AARP Hearing Center

You trip or bump into doors, walls and furniture more often. Playing catch with your grandkids is a challenge. Navigating crowds without colliding into others is difficult. You struggle to see clearly driving at night.
These are all common signs of peripheral vision loss, also known as tunnel vision, a symptom of many eye diseases and total-body health conditions that affect some older adults. It’s best to catch peripheral vision loss early, yet it’s not uncommon for many people to not even notice it until it’s progressed to a point where it is impacting your daily life. Here’s why it’s so tricky to spot compared with central vision loss and tips to keep your eyes healthy.
What is peripheral vision?
First, it’s important to understand what peripheral vision means.
Peripheral vision is seeing off to the right side and off to the left side of your body, or upwards or downwards while looking straight ahead and not turning your head. However, peripheral vision loss can actually affect either the periphery of both eyes together or only one eye. As a result, some older adults think that they have normal peripheral vision because if only one eye is affected, the brain uses information from the other eye to help you see, so they won’t notice it.
Consider that in a 2020 survey conducted by Johnson & Johnson Vision, most adults agreed that healthy vision is linked to quality of life, but only 46 percent of respondents scheduled an annual eye exam. A key reason they skipped their visit? Not noticing any changes to their vision.

What does peripheral vision loss look like?
Numerous diseases and conditions can lead to peripheral vision loss. The condition can be invisible or barely noticeable when a disease is in an early stage, as in the case of glaucoma. If unnoticed, peripheral vision loss can progress to more severe narrowing of the visual field, or it manifests as darkness and blurriness only at the outermost edges of one or both eyes.
As it advances, it can create a type of tunnel vision, as if you are looking through a peephole that keeps getting smaller and smaller. This is part of the reason it makes it harder for people with peripheral vision to drive at night.
Eye exams 101
The American Academy of Ophthalmology recommends that adults get a complete eye examination at age 40 (earlier if you have an eye disease or risk factors such as diabetes, high blood pressure or a family history of eye disease). After that exam, your eye care provider can tell you how often you should have your eyes checked in the future. If you are 65 or older, you should get your eyes checked every year or two, the group says.
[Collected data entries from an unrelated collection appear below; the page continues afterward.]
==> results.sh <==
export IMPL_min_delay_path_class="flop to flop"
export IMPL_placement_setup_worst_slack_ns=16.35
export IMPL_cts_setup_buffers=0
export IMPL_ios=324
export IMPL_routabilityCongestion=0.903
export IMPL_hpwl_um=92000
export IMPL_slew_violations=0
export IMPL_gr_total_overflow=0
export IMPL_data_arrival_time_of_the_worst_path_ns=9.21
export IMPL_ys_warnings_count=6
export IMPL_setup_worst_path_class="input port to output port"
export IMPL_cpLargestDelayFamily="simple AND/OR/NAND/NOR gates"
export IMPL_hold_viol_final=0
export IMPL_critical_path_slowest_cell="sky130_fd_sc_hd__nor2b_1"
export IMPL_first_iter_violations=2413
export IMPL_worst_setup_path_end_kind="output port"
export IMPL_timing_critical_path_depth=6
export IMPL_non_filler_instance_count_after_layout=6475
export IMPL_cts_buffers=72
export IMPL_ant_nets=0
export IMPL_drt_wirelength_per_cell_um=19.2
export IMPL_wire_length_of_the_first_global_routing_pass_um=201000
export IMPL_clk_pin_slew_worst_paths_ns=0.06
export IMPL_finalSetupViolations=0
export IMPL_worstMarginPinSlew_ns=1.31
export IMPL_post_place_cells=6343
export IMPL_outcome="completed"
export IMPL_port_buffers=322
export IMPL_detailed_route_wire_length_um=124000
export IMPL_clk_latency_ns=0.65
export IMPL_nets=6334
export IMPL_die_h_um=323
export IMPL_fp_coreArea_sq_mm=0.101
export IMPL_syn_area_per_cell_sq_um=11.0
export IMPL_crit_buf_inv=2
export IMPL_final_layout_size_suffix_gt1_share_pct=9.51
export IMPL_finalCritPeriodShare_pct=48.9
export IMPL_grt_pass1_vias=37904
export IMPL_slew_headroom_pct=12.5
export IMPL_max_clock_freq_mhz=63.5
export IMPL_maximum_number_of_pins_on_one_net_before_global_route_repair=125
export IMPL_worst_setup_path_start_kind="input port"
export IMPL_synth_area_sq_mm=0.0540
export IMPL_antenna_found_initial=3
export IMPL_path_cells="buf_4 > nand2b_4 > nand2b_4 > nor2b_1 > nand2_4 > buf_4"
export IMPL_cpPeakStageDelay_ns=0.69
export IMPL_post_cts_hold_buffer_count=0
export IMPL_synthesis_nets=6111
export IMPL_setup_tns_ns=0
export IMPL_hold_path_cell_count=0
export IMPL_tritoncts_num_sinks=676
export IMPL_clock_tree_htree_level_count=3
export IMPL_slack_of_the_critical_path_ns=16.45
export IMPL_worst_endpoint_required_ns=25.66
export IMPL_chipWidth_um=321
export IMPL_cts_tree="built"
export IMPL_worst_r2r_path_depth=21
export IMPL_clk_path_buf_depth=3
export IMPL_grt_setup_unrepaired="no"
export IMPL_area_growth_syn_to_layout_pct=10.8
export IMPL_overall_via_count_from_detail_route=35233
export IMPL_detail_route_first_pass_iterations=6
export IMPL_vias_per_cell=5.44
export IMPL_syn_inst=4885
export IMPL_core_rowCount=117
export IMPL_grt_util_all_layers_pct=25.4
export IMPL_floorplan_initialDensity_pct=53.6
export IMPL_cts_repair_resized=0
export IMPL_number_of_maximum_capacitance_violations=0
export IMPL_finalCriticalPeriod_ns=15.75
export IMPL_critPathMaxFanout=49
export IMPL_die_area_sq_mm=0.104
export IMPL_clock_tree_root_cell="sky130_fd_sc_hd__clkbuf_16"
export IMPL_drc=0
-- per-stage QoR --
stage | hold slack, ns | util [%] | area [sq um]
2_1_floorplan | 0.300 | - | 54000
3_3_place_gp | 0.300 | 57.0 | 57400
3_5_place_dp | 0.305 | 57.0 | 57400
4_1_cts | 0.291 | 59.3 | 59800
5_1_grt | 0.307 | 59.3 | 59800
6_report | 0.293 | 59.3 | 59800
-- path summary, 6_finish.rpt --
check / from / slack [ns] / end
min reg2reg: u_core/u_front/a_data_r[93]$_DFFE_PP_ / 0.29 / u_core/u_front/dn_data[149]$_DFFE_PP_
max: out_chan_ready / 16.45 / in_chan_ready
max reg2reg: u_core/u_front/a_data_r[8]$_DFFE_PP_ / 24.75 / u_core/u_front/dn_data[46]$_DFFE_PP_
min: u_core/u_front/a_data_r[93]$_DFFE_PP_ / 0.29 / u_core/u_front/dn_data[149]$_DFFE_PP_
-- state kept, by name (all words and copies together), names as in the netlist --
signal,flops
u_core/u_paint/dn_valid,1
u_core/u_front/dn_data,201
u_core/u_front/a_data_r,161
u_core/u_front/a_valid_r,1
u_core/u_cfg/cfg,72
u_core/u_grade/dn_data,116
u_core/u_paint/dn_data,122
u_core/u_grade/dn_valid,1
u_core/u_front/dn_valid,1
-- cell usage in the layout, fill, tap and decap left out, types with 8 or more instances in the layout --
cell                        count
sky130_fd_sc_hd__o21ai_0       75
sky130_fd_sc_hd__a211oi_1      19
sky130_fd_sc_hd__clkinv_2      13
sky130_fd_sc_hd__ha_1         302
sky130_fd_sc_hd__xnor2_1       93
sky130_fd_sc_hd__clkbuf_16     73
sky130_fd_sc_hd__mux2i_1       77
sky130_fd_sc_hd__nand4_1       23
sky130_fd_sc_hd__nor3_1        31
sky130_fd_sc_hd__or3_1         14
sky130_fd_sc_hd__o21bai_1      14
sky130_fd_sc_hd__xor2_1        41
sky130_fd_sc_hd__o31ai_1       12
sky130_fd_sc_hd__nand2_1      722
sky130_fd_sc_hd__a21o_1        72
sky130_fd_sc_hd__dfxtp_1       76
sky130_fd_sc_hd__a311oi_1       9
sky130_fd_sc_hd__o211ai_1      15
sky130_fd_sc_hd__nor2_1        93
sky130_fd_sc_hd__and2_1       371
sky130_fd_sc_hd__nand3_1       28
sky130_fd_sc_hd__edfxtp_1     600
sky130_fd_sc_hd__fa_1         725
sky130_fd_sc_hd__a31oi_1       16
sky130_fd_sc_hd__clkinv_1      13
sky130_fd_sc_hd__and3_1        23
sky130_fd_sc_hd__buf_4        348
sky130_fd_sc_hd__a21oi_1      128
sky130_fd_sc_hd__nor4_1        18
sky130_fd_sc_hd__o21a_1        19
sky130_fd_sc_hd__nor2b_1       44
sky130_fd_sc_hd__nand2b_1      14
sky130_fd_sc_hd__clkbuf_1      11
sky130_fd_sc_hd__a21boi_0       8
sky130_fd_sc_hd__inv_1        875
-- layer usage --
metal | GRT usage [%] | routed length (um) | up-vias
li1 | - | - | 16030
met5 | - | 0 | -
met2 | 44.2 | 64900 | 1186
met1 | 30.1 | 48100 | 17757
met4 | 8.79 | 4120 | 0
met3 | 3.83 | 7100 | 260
$ cat src/sv/difference_equation_controller_core_macros.svh
// Assertion macros for the difference equation controller core.
// Used by the top level only; needs no package.
`ifndef DIFFERENCE_EQUATION_CONTROLLER_CORE_MACROS_SVH
`define DIFFERENCE_EQUATION_CONTROLLER_CORE_MACROS_SVH

// Consequent must hold in the same cycle as the antecedent.
`define DEC_ASSERT_SAME(label, clk, rst_n, pre, post) \
    label: assert property (@(posedge clk) disable iff (!rst_n) (pre) |-> (post)) \
        else $error("controller check failed in the same cycle");

// Consequent must hold in the cycle after the antecedent.
`define DEC_ASSERT_NEXT(label, clk, rst_n, pre, post) \
    label: assert property (@(posedge clk) disable iff (!rst_n) (pre) |=> (post)) \
        else $error("controller check failed one cycle later");

`endif

$ cat src/sv/dec_pkg.sv
// Shared types and constants for the difference equation controller.
// No dependencies.
package dec_pkg;

    localparam int NUM_TAPS      = 4;
    localparam int DEN_TAPS      = 3;
    localparam int NUM_COEF_REGS = 4;
    localparam int DEN_COEF_REGS = 3;

    localparam int SAMPLE_W  = 16;
    localparam int COEF_W    = 18;
    localparam int LIMIT_W   = 15;
    localparam int CFG_IDX_W = 3;
    localparam int CFG_DATA_W = COEF_W;
    localparam int FRAC_BITS = 13;

    localparam int PROD_W = SAMPLE_W + COEF_W;
    localparam int ACC_W  = PROD_W + $clog2(NUM_TAPS + DEN_TAPS) + 1;
    localparam int Y_W    = ACC_W - FRAC_BITS;

    localparam logic [ACC_W-1:0]   ROUND_BIAS  = ACC_W'(1) << (FRAC_BITS - 1);
    localparam logic [LIMIT_W-1:0] LIMIT_RESET = '1;

    typedef enum logic [CFG_IDX_W-1:0] {
        REG_NUM_COEF_0,
        REG_NUM_COEF_1,
        REG_NUM_COEF_2,
        REG_NUM_COEF_3,
        REG_DEN_COEF_1,
        REG_DEN_COEF_2,
        REG_DEN_COEF_3,
        REG_OUTPUT_LIMIT
    } cfg_reg_t;

    typedef struct packed {
        logic [NUM_COEF_REGS-1:0][COEF_W-1:0] num;
        logic [DEN_COEF_REGS-1:0][COEF_W-1:0] den;
        logic [LIMIT_W-1:0]                   limit;
    } coef_set_t;

endpackage
===== config.mk =====
export PLATFORM = sky130hd
export DESIGN_NAME = crw_ram
export DESIGN_NICKNAME = d
export VERILOG_FILES = /design/src/rtl/crw_ram.sv
export SDC_FILE = /design/constraint.sdc
export NUM_CORES = 1
export LEC_CHECK = 0
export BUFFER_PORTS_ARGS = -buffer_cell sky130_fd_sc_hd__buf_2
export CAP_MARGIN = 25
export CELL_PAD_IN_SITES_DETAIL_PLACEMENT = 0
export CELL_PAD_IN_SITES_GLOBAL_PLACEMENT = 1
export CORE_UTILIZATION = 49
export DETAILED_ROUTE_END_ITERATION = 10
export PLACE_DENSITY = 0.72
export SKIP_LAST_GASP = 1
export SLEW_MARGIN = 20
export SYNTH_ARGS = -nofsm -noshare
export SYNTH_HDL_FRONTEND = slang
export SYNTH_SLANG_ARGS = --single-unit

===== constraint.sdc =====
create_clock -name clk -period 2.56 [get_ports clk]
set_input_delay 0.256 -clock clk [delete_from_list [all_inputs] [get_ports clk]]
set_output_delay 0.256 -clock clk [all_outputs]
set_load 0.01 [all_outputs]
===== config.mk =====
export PLATFORM = sky130hd
export DESIGN_NAME = oms_ctrl
export DESIGN_NICKNAME = d
export VERILOG_FILES = /design/src/hdl/oms_pkg.sv /design/src/hdl/oms_ctrl.sv
export SDC_FILE = /design/constraint.sdc
export NUM_CORES = 1
export LEC_CHECK = 0
export ABC_AREA = 1
export BUFFER_PORTS_ARGS = -buffer_cell sky130_fd_sc_hd__buf_2
export CORE_MARGIN = 2
export CORE_UTILIZATION = 37
export CTS_BUF_LIST = sky130_fd_sc_hd__clkbuf_8 sky130_fd_sc_hd__clkbuf_16
export DETAILED_ROUTE_END_ITERATION = 10
export SYNTH_ARGS = -nofsm -noshare
export SYNTH_HDL_FRONTEND = slang
export SYNTH_SLANG_ARGS = --single-unit

===== constraint.sdc =====
create_clock -name i_clk -period 3.7 [get_ports i_clk]
set_input_delay 1.11 -clock i_clk [delete_from_list [all_inputs] [get_ports i_clk]]
set_output_delay 1.11 -clock i_clk [all_outputs]
set_load 0.01 [all_outputs]

===== src/hdl/oms_pkg.sv =====
`timescale 1ns / 1ps
package oms_pkg;

    localparam int MAX_ITEMS_DEF = 64;
    localparam int LABEL_W       = 7;
    localparam int STACK_DEPTH   = 8;
    localparam int STACK_IDX_W   = $clog2(STACK_DEPTH);
    localparam int SP_W          = $clog2(STACK_DEPTH + 1);

    localparam logic OPER_START  = 1'b0;
    localparam logic OPER_ANSWER = 1'b1;

    localparam logic KIND_QUERY = 1'b0;
    localparam logic KIND_ORDER = 1'b1;

    localparam logic [1:0] STG_NEW     = 2'd0;
    localparam logic [1:0] STG_LEFT    = 2'd1;
    localparam logic [1:0] STG_MERGE   = 2'd2;
    localparam logic [1:0] STG_MERGING = 2'd3;

    typedef enum logic [4:0] {
        ST_IDLE,
        ST_INIT,
        ST_TOP,
        ST_P_RD_LO,
        ST_M_RD_L,
        ST_V_TOP,
        ST_V_RD_B,
        ST_MX_RD,
        ST_CHK,
        ST_WAIT,
        ST_ANS_B,
        ST_ANS_W,
        ST_RESOLVE,
        ST_SWAP2,
        ST_CP_WR,
        ST_CB_RD,
        ST_CB_WR,
        ST_E_RD,
        ST_E_OUT
    } t_state;

    typedef enum logic [1:0] {
        CTX_PAIR,
        CTX_MERGE,
        CTX_VERIFY
    } t_ctx;

    typedef enum logic [5:0] {
        OP_NONE,
        OP_START,
        OP_INIT_WR,
        OP_POP,
        OP_SPLIT_R,
        OP_SPLIT_L,
        OP_MERGE_INIT,
        OP_PAIR_RD_UP,
        OP_PAIR_RD_LO,
        OP_RD_RIGHT,
        OP_M_RD_L,
        OP_CP_LEFT,
        OP_CP_RIGHT,
        OP_CP_WR,
        OP_CB_START,
        OP_CB_RD,
        OP_CB_WR,
        OP_VSTART,
        OP_V_RD_A,
        OP_V_RD_B,
        OP_MX_RD_A,
        OP_SET_RES,
        OP_QUERY,
        OP_ANS,
        OP_WR_A_RD_B,
        OP_WR_B,
        OP_SWAP1,
        OP_SWAP2,
        OP_MERGE_TAKE,
        OP_VNEXT,
        OP_VFAIL,
        OP_EMIT_START,
        OP_E_RD,
        OP_E_OUT
    } t_op;

    typedef struct packed {
        logic       sp_empty;
        logic [1:0] stage;
        logic       range_le;
        logic       range_two;
        logic       lok;
        logic       rok;
        logic       cb_last;
        logic       k_last;
        logic       vdone;
        logic       known_lt;
        logic       known_gt;
        logic       res;
        logic       out_free;
        logic       out_empty;
    } t_status;

endpackage


===== src/hdl/oms_ctrl.sv =====
`timescale 1ns / 1ps
module oms_ctrl (
    input  logic             i_clk,
    input  logic             i_rst_n,
    input  logic             i_in_valid,
    input  logic             i_in_operation,
    output logic             o_in_ready,
    input  oms_pkg::t_status i_status,
    output oms_pkg::t_op     o_op
);
    oms_pkg::t_state r_state, n_state;
    oms_pkg::t_ctx   r_ctx, n_ctx;
    logic            w_acc;

    assign o_in_ready = ((r_state == oms_pkg::ST_IDLE) || (r_state == oms_pkg::ST_WAIT))
                        && i_status.out_empty;
    assign w_acc = i_in_valid && o_in_ready;

    always_ff @(posedge i_clk) begin
        if (!i_rst_n) begin
            r_state <= oms_pkg::ST_IDLE;
            r_ctx   <= oms_pkg::CTX_PAIR;
        end else begin
            r_state <= n_state;
            r_ctx   <= n_ctx;
        end
    end

    always_comb begin
        n_state = r_state;
        n_ctx   = r_ctx;
        o_op    = oms_pkg::OP_NONE;
        case (r_state)
            oms_pkg::ST_IDLE: begin
                if (w_acc && i_in_operation == oms_pkg::OPER_START) begin
                    o_op    = oms_pkg::OP_START;
                    n_state = oms_pkg::ST_INIT;
                end
            end
            oms_pkg::ST_WAIT: begin
                if (w_acc) begin
                    if (i_in_operation == oms_pkg::OPER_START) begin
                        o_op    = oms_pkg::OP_START;
                        n_state = oms_pkg::ST_INIT;
                    end else begin
                        o_op    = oms_pkg::OP_ANS;
                        n_state = oms_pkg::ST_ANS_B;
                    end
                end
            end
            oms_pkg::ST_INIT: begin
                o_op = oms_pkg::OP_INIT_WR;
                if (i_status.k_last) begin
                    n_state = oms_pkg::ST_TOP;
                end
            end
            oms_pkg::ST_TOP: begin
                if (i_status.sp_empty) begin
                    o_op    = oms_pkg::OP_VSTART;
                    n_state = oms_pkg::ST_V_TOP;
                end else begin
                    case (i_status.stage)
                        oms_pkg::STG_NEW: begin
                            if (i_status.range_le) begin
                                o_op = oms_pkg::OP_POP;
                            end else if (i_status.range_two) begin
                                o_op    = oms_pkg::OP_PAIR_RD_UP;
                                n_ctx   = oms_pkg::CTX_PAIR;
                                n_state = oms_pkg::ST_P_RD_LO;
                            end else begin
                                o_op = oms_pkg::OP_SPLIT_R;
                            end
                        end
                        oms_pkg::STG_LEFT:  o_op = oms_pkg::OP_SPLIT_L;
                        oms_pkg::STG_MERGE: o_op = oms_pkg::OP_MERGE_INIT;
                        default: begin
                            if (i_status.lok && i_status.rok) begin
                                o_op    = oms_pkg::OP_RD_RIGHT;
                                n_ctx   = oms_pkg::CTX_MERGE;
                                n_state = oms_pkg::ST_M_RD_L;
                            end else if (i_status.lok) begin
                                o_op    = oms_pkg::OP_CP_LEFT;
                                n_state = oms_pkg::ST_CP_WR;
                            end else if (i_status.rok) begin
                                o_op    = oms_pkg::OP_CP_RIGHT;
                                n_state = oms_pkg::ST_CP_WR;
                            end else begin
                                o_op    = oms_pkg::OP_CB_START;
                                n_state = oms_pkg::ST_CB_RD;
                            end
                        end
                    endcase
                end
            end
            oms_pkg::ST_P_RD_LO: begin
                o_op    = oms_pkg::OP_PAIR_RD_LO;
                n_state = oms_pkg::ST_MX_RD;
            end
            oms_pkg::ST_M_RD_L: begin
                o_op    = oms_pkg::OP_M_RD_L;
                n_state = oms_pkg::ST_MX_RD;
            end
            oms_pkg::ST_V_TOP: begin
                if (i_status.vdone) begin
                    o_op    = oms_pkg::OP_EMIT_START;
                    n_state = oms_pkg::ST_E_RD;
                end else begin
                    o_op    = oms_pkg::OP_V_RD_A;
                    n_ctx   = oms_pkg::CTX_VERIFY;
                    n_state = oms_pkg::ST_V_RD_B;
                end
            end
            oms_pkg::ST_V_RD_B: begin
                o_op    = oms_pkg::OP_V_RD_B;
                n_state = oms_pkg::ST_MX_RD;
            end
            oms_pkg::ST_MX_RD: begin
                o_op    = oms_pkg::OP_MX_RD_A;
                n_state = oms_pkg::ST_CHK;
            end
            oms_pkg::ST_CHK: begin
                if (i_status.known_lt || i_status.known_gt) begin
                    o_op    = oms_pkg::OP_SET_RES;
                    n_state = oms_pkg::ST_RESOLVE;
                end else begin
                    o_op    = oms_pkg::OP_QUERY;
                    n_state = oms_pkg::ST_WAIT;
                end
            end
            oms_pkg::ST_ANS_B: begin
                o_op    = oms_pkg::OP_WR_A_RD_B;
                n_state = oms_pkg::ST_ANS_W;
            end
            oms_pkg::ST_ANS_W: begin
                o_op    = oms_pkg::OP_WR_B;
                n_state = oms_pkg::ST_RESOLVE;
            end
            oms_pkg::ST_RESOLVE: begin
                case (r_ctx)
                    oms_pkg::CTX_PAIR: begin
                        if (i_status.res) begin
                            o_op    = oms_pkg::OP_SWAP1;
                            n_state = oms_pkg::ST_SWAP2;
                        end else begin
                            o_op    = oms_pkg::OP_POP;
                            n_state = oms_pkg::ST_TOP;
                        end
                    end
                    oms_pkg::CTX_MERGE: begin
                        o_op    = oms_pkg::OP_MERGE_TAKE;
                        n_state = oms_pkg::ST_TOP;
                    end
                    default: begin
                        if (i_status.res) begin
                            o_op    = oms_pkg::OP_VNEXT;
                            n_state = oms_pkg::ST_V_TOP;
                        end else begin
                            o_op    = oms_pkg::OP_VFAIL;
                            n_state = oms_pkg::ST_E_RD;
                        end
                    end
                endcase
            end
            oms_pkg::ST_SWAP2: begin
                o_op    = oms_pkg::OP_SWAP2;
                n_state = oms_pkg::ST_TOP;
            end
            oms_pkg::ST_CP_WR: begin
                o_op    = oms_pkg::OP_CP_WR;
                n_state = oms_pkg::ST_TOP;
            end
            oms_pkg::ST_CB_RD: begin
                o_op    = oms_pkg::OP_CB_RD;
                n_state = oms_pkg::ST_CB_WR;
            end
            oms_pkg::ST_CB_WR: begin
                o_op    = oms_pkg::OP_CB_WR;
                n_state = i_status.cb_last ? oms_pkg::ST_TOP : oms_pkg::ST_CB_RD;
            end
            oms_pkg::ST_E_RD: begin
                o_op    = oms_pkg::OP_E_RD;
                n_state = oms_pkg::ST_E_OUT;
            end
            oms_pkg::ST_E_OUT: begin
                if (i_status.out_free) begin
                    o_op    = oms_pkg::OP_E_OUT;
                    n_state = i_status.k_last ? oms_pkg::ST_IDLE : oms_pkg::ST_E_RD;
                end
            end
            default: n_state = oms_pkg::ST_IDLE;
        endcase
    end
endmodule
Is it normal to lose peripheral vision with age?
Ageing causes the peripheral visual field to narrow between one to three degrees per decade, so it’s impossible for it to remain completely intact later in life. But pronounced peripheral vision loss is not just a normal part of getting older, especially if it’s sudden. Plus, some factors within your control can hurt the eyes, such as inflammation caused by acute or chronic stress and anxiety.
“Believing that you have control over your life and your vision will help you be more proactive about your health and lower your stress,” says Professor Bernhard Sabel, Ph.D. and founder of the world-renowned Savir-Center for vision restoration in Magdeburg, Germany. “Stress can make our vision worse by constricting the muscles around the blood vessels that give neurons in the retina and the brain sufficient energy."